СТЕКЛЯННАЯ ВЕСНА

We use cookies. Read the Privacy and Cookie Policy

СТЕКЛЯННАЯ ВЕСНА

Непонятный человек ювелир Федор Иваныч. Одутловато-насупленный, он донельзя молчалив и угрюмо суров. Среди ювелиров и гранильщиков слободы Насонов считается одним из лучших. Ему дают самую сложную работу, и с рассвета до ночи можно видеть его перед окошком, как он паяет, клепает, подпиливает. Летом дверь в комнатушку не затворяется, и я с порога тихонько слежу за Федор-Иванычевой работой. Потом, осмелев, я перебираюсь в угол на сундук и там сижу заколдованный, завороженный его умением.

Смотреть, как работают люди, всегда интересно. Чинят ли бесконечно братья Михеевы огромный американский мотоцикл «Индиана»; или кривой, похожий на старого петуха, плотник Зыков — всегда с плоским карандашом за ухом, с желтеньким складным метром в кармане спецовки — строгает на своем верстаке; копают ли рабочие ямы, выбрасывая сырую оранжевую глину, — мы с Веркой всегда тут.

Без нас не обходится постройка семиэтажного дома на пустыре за соседней улицей. Мы торчим там по целым дням, глядя, как каменщики кладут и ровняют раствор, ловко втискивают в него ряды кирпичей, пристукивают треугольными лопатками. Хорошо глядеть, а еще бы лучше самим взяться — строгать, пилить, класть кирпичи…

Иногда в нашу улицу приходят художники. Они останавливаются всегда возле избушки Пашковых. Расставит художник треногу, стул, ящик с красками и начинает по бумаге или по холсту осторожную прорисовку.

Я стою поодаль и постепенно приближаюсь по полшага. Вижу, на холсте сперва блекло, некрасиво, а потом все увереннее, яснее проступает большой тополь, ворота, угол крыши нашего дома, а там и вся зеленая основинская улица, такая похожая и неотразимо запоминающаяся. Как хорошо художник смешивает краски на дощечке, выдавливает их из маленьких тюбиков (вот бы мне такие тюбички). Краску хочется попробовать языком, а самый оловянный тюбик куснуть на зуб. Он берет краску на кисть и кладет на холст осторожно, откидываясь, смотрит, посвистывает тихо.

Все у художника получается словно бы красивее, сочнее. Чего, например, хорошего в гнилой хибарке-развалюхе? А тут она так живописно покосилась, так хорош над ней тронутый инеями тополь и неяркое небо в длинных перовых тучах. Все бы смотрел да смотрел. Обсуждая с Веркой работу художников, я всегда говорил, что, если бы мне краски, я бы еще получше нарисовал. Мне и впрямь казалось, что дело лишь за ящиком с оловянными тюбиками.

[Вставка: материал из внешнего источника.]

==> design.v <==
module SumModule(input [31:0] num1, num2, output signed [31:0] result);
    assign result = num1 + num2;
endmodule
module Mux2to1(input sel, input [31:0] a, b, output[31:0] out);
	assign out = (sel == 0) ? a : b;
endmodule
module Mux3to1(input [1:0] sel, input[31:0] a, b, c, output [31:0] out);
	assign out= (sel == 2'b00) ? a:
		    (sel == 2'b01) ? b:
		    (sel == 2'b10) ? c:
			{32{1'b0}};
endmodule
module Mux4to1(input [1:0] sel, input[31:0] a, b, c, d, output [31:0] out);
	assign out= (sel == 2'b00) ? a:
		    (sel == 2'b01) ? b:
		    (sel == 2'b10) ? c:
		    (sel == 2'b11) ? d:
			{32{1'b0}};
endmodule
module DFlipFlop(input clk, en, sclr, d, output reg q);
    always @(posedge clk) begin
        if (sclr)
            q <= 1'b0;
        else if (en)
            q <= d;
    end
endmodule
module Register #(parameter N = 32) (
    input clk, en, sclr,
    input [N-1:0] d,
    output reg [N-1:0] q
);
    always @(posedge clk) begin
        if (sclr)
            q <= {N{1'b0}};
        else if (en)
            q <= d;
    end
endmodule
run A:
==> flow/design.v (excerpt) <==
module udp_ipv4_tx (
    input  wire             ap_clk,
    input  wire             ap_rst_n,
    input  wire  [31:0]     my_ip_addr,
    input  wire   [7:0]     ip_protocol,
    input  wire             s_axis_tx_meta_tvalid,
    output wire             s_axis_tx_meta_tready,
    input  wire [255:0]     s_axis_tx_meta_tdata,
    input  wire             s_axis_tx_data_tvalid,
    output wire             s_axis_tx_data_tready,
    input  wire  [63:0]     s_axis_tx_data_tdata,
    input  wire   [7:0]     s_axis_tx_data_tkeep,
    input  wire             s_axis_tx_data_tlast,
    output wire             m_axis_tx_data_tvalid,
    input  wire             m_axis_tx_data_tready,
    output wire   [63:0]    m_axis_tx_data_tdata,
    output wire    [7:0]    m_axis_tx_data_tkeep,
    output wire             m_axis_tx_data_tlast,
    output wire   [31:0]    datagrams_transmitted
);
==> flow/config.mk <==
export PLATFORM = sky130hd
export DESIGN_NAME = udp_ipv4_tx
export DESIGN_NICKNAME = udp_ipv4_tx
export VERILOG_FILES = /design/flow/design.v
export SDC_FILE = /design/flow/constraint.sdc
export NUM_CORES = 4
export LEC_CHECK = 0
export CAP_MARGIN = 20
export CELL_PAD_IN_SITES_DETAIL_PLACEMENT = 1
export CORE_ASPECT_RATIO = 0.57
export CORE_MARGIN = 7
export CORE_UTILIZATION = 49
export CTS_CLUSTER_DIAMETER = 350
export GPL_TIMING_DRIVEN = 0
export MAX_ROUTING_LAYER = met4
export PLACE_DENSITY_LB_ADDON = 0.25
export SETUP_SLACK_MARGIN = 0.54
export SLEW_MARGIN = 20
export TNS_END_PERCENT = 15
==> flow/constraint.sdc <==
create_clock -name core_clock -period 6.76 [get_ports {ap_clk}]
set_input_delay 1.3520 -clock core_clock [delete_from_list [all_inputs] [get_ports {ap_clk}]]
set_output_delay 1.3520 -clock core_clock [all_outputs]
set_load 0.01 [all_outputs]
run.sh (not shown) runs the stock make flow with config.mk's settings and CLKGATE_MAP_FILE=.
Run A: PASS, flow complete, no timing, DRC or antenna violations
## design/flow/run.sh

```bash
#!/bin/bash
# the make line also repeats each setting of config.mk as NAME=value (left out here)
make -C /OpenROAD-flow-scripts/flow DESIGN_CONFIG=/design/flow/config.mk WORK_HOME=/design/flow/orfs CLKGATE_MAP_FILE= finish
```

## design/flow/config.mk

```make
export PLATFORM = sky130hd
export DESIGN_NAME = cordic_sin_cos
export DESIGN_NICKNAME = cordic_sin_cos
export VERILOG_FILES = /design/flow/design.v
export SDC_FILE = /design/flow/constraint.sdc
export NUM_CORES = 4
export LEC_CHECK = 0
export ABC_AREA = 0
export CAP_MARGIN = 20
export CORE_MARGIN = 2
export CORE_UTILIZATION = 72
export CTS_CLUSTER_DIAMETER = 397
export CTS_CLUSTER_SIZE = 100
export PLACE_DENSITY = 0.79
export SLEW_MARGIN = 20
```

## design/flow/constraint.sdc

```tcl
create_clock -name core_clock -period 3.52 [get_ports {clk}]
set_input_delay 0.7040 -clock core_clock [delete_from_list [all_inputs] [get_ports {clk}]]
set_output_delay 0.7040 -clock core_clock [all_outputs]
set_load 0.01 [all_outputs]
```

Однажды мать принесла тонкий рисовальный альбом и картонную палитру с налепленными пуговицами красок. Я обрадовался им несказанно, побежал, мыть руки. Ну, теперь держитесь, художники! Теперь держитесь! Что бы такое нарисовать? Даже не знаю что… Надо начать, а там видно будет… Я благоговейно обмакнул кисточку в стакан, растер, размочил голубую краску и положил первый сочно-яркий мазок. Я любовался им с полчаса. Пусть это будет небо, мартовское ясное небо. Я нарисую желтое солнце, ручьи и тающий снег. Только вот какого он цвета, тающий снег? Какого цвета? Дальше дело пошло хуже. Небо получилось матерчато-голубое, жесткое и плоское. На него не хотелось глядеть. Тогда я решил, что не хватает облаков, набрал синей краски — густая грозовая синева перекрыла горизонт, я добавил черной, и туча превратилась в ужасную лиловую грязь. Я повторял опыт снова и снова, пока хватило альбома. Ничего путного у меня не получалось.

Я бросил рисовать. Но краски по-прежнему влекли.

Я видел их в зареве закатов. Голубые, розовые, красные, желтые тона. Эх, если бы научиться, как те художники… А то и краски уже протерлись до дыр, а все толку нет.

Работа Федора Иваныча напоминала все работы вместе. Вот он тянет и вальцует серебряную проволоку. Кует на маленькой наковальне игрушечным молоточком. Плавит на углях блестящие кольца.

Лицо Насонова с красными бровями, переспелой клубникой носа и прокуренными усами немо молчит. Меня старик словно не замечает. Взглянет исподлобья сквозь проволочную оправу очков и снова пилит, плавит, дует на пышущий пламенем уголь через изогнутую на конце февку.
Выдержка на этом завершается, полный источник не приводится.